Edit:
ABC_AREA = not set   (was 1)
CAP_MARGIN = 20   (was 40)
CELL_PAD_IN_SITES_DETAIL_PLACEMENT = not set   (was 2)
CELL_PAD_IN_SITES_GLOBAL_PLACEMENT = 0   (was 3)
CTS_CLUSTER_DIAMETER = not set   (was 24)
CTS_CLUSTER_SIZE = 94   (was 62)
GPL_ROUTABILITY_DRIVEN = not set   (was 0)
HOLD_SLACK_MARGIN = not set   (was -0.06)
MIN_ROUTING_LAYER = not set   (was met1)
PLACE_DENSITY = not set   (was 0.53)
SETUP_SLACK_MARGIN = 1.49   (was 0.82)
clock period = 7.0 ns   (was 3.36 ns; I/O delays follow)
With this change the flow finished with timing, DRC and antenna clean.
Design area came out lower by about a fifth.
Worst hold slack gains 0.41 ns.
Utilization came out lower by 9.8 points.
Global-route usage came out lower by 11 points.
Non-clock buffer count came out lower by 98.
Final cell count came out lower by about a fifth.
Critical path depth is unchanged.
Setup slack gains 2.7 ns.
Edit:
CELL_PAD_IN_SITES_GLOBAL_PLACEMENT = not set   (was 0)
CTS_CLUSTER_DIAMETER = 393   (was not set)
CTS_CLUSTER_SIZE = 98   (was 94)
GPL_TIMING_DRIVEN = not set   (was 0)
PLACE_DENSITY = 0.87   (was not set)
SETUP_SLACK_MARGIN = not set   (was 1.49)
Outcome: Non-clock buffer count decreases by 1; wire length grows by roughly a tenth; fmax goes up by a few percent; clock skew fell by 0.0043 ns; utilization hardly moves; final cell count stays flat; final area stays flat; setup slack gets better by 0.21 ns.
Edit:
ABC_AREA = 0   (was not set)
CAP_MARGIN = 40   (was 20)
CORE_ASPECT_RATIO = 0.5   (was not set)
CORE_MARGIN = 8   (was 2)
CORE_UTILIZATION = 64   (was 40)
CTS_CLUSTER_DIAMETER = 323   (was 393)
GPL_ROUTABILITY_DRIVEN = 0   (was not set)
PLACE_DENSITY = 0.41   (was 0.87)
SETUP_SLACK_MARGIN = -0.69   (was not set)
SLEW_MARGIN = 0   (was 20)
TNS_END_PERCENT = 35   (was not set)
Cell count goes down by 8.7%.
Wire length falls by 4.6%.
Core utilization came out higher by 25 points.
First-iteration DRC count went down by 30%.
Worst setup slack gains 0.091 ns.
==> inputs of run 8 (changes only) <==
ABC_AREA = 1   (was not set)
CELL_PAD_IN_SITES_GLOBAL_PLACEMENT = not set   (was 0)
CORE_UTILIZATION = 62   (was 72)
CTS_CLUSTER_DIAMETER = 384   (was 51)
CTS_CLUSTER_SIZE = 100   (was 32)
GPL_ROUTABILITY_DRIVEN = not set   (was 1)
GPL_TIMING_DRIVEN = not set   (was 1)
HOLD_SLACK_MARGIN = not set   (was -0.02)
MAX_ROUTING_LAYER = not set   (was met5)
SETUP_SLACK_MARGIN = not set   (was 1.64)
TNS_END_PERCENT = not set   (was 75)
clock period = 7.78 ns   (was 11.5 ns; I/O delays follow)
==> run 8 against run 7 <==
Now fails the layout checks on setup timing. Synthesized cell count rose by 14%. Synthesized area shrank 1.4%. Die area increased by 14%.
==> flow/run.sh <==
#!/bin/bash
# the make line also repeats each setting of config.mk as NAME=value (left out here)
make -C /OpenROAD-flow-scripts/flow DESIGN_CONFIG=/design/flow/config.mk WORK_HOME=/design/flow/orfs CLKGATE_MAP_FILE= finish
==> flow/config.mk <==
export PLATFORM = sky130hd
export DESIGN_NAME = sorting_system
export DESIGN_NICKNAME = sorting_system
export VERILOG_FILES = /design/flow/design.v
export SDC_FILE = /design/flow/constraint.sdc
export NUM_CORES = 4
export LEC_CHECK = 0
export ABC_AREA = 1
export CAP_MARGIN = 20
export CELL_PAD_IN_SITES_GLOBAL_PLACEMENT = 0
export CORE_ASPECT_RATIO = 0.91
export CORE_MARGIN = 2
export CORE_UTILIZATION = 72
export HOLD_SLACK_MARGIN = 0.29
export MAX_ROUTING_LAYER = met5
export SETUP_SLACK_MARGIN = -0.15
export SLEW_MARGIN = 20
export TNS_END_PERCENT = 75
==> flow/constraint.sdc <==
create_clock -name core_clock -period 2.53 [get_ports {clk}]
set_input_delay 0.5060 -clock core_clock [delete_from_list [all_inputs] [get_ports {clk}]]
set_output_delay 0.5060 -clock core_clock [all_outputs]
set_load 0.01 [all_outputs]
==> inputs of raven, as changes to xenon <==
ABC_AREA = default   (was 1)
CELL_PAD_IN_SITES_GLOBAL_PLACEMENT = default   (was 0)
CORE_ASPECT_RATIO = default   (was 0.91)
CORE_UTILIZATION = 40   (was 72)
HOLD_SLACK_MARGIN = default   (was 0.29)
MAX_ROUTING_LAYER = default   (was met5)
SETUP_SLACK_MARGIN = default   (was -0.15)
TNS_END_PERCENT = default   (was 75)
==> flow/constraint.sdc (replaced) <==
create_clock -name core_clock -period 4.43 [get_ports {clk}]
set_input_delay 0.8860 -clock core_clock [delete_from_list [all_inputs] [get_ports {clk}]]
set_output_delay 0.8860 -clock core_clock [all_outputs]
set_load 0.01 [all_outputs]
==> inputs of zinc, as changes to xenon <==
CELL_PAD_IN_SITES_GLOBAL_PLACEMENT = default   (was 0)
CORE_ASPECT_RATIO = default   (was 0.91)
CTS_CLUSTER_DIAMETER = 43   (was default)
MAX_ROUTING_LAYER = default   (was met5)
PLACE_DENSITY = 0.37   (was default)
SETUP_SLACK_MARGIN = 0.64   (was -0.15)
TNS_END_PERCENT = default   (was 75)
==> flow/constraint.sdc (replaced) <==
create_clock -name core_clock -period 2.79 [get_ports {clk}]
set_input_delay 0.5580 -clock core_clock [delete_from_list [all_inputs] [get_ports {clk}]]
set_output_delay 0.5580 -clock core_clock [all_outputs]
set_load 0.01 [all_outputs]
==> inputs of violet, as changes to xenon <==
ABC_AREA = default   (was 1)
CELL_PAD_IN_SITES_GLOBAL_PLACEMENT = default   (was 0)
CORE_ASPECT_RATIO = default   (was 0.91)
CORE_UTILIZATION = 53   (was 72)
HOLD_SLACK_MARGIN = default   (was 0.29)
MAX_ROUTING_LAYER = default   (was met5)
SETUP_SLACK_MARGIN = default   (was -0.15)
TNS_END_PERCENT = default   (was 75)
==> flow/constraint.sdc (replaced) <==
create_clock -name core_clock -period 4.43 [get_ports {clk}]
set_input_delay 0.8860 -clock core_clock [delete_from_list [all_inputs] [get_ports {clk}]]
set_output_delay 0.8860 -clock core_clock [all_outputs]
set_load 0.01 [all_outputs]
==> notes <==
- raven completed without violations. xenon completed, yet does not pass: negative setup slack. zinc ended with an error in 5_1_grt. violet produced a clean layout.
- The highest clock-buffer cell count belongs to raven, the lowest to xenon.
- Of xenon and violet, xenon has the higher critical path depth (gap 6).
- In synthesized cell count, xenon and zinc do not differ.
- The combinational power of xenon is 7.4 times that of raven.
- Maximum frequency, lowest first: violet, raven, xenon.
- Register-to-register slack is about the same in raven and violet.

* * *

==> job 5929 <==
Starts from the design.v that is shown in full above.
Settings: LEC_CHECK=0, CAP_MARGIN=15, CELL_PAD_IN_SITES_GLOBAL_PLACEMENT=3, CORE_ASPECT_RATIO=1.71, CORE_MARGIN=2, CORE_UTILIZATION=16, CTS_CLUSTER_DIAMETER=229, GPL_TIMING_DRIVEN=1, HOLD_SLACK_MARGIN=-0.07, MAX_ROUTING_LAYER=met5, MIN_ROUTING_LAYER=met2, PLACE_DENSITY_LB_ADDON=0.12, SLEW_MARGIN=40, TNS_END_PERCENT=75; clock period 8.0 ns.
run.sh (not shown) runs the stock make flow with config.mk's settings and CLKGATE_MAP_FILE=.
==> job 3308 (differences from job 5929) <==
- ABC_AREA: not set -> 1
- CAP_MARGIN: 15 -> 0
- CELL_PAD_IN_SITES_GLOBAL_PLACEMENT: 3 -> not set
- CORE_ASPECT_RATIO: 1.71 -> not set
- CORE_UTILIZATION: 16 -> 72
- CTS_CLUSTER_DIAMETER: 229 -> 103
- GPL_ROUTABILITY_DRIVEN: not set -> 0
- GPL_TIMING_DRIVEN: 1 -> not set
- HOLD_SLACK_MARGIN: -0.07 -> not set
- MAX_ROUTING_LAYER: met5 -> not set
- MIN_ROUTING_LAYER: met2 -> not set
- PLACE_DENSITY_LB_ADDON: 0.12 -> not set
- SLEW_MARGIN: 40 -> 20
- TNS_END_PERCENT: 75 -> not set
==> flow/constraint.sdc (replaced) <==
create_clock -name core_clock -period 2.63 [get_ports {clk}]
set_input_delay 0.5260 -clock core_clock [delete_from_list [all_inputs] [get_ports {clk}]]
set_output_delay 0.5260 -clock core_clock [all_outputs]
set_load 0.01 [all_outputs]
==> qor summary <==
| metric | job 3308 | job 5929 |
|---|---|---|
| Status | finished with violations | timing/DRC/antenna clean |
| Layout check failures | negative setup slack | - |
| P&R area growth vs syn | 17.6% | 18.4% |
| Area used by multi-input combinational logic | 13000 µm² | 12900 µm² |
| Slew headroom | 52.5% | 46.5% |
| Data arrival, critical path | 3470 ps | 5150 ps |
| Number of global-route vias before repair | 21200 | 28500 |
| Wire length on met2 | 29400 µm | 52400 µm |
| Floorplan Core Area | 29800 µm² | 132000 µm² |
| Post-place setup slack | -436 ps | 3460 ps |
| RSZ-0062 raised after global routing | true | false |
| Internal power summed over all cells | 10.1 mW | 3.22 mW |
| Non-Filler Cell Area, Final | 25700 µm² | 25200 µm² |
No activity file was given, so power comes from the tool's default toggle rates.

• _DIRECTIONS_:
The lines above from the one containing "run 8 against" through the one containing "#!/bin/bash" are to be set down exactly, and no others.

• _REPLY TO THE EXERCISE_:
==> run 8 against run 7 <==
Now fails the layout checks on setup timing. Synthesized cell count rose by 14%. Synthesized area shrank 1.4%. Die area increased by 14%.
==> flow/run.sh <==
#!/bin/bash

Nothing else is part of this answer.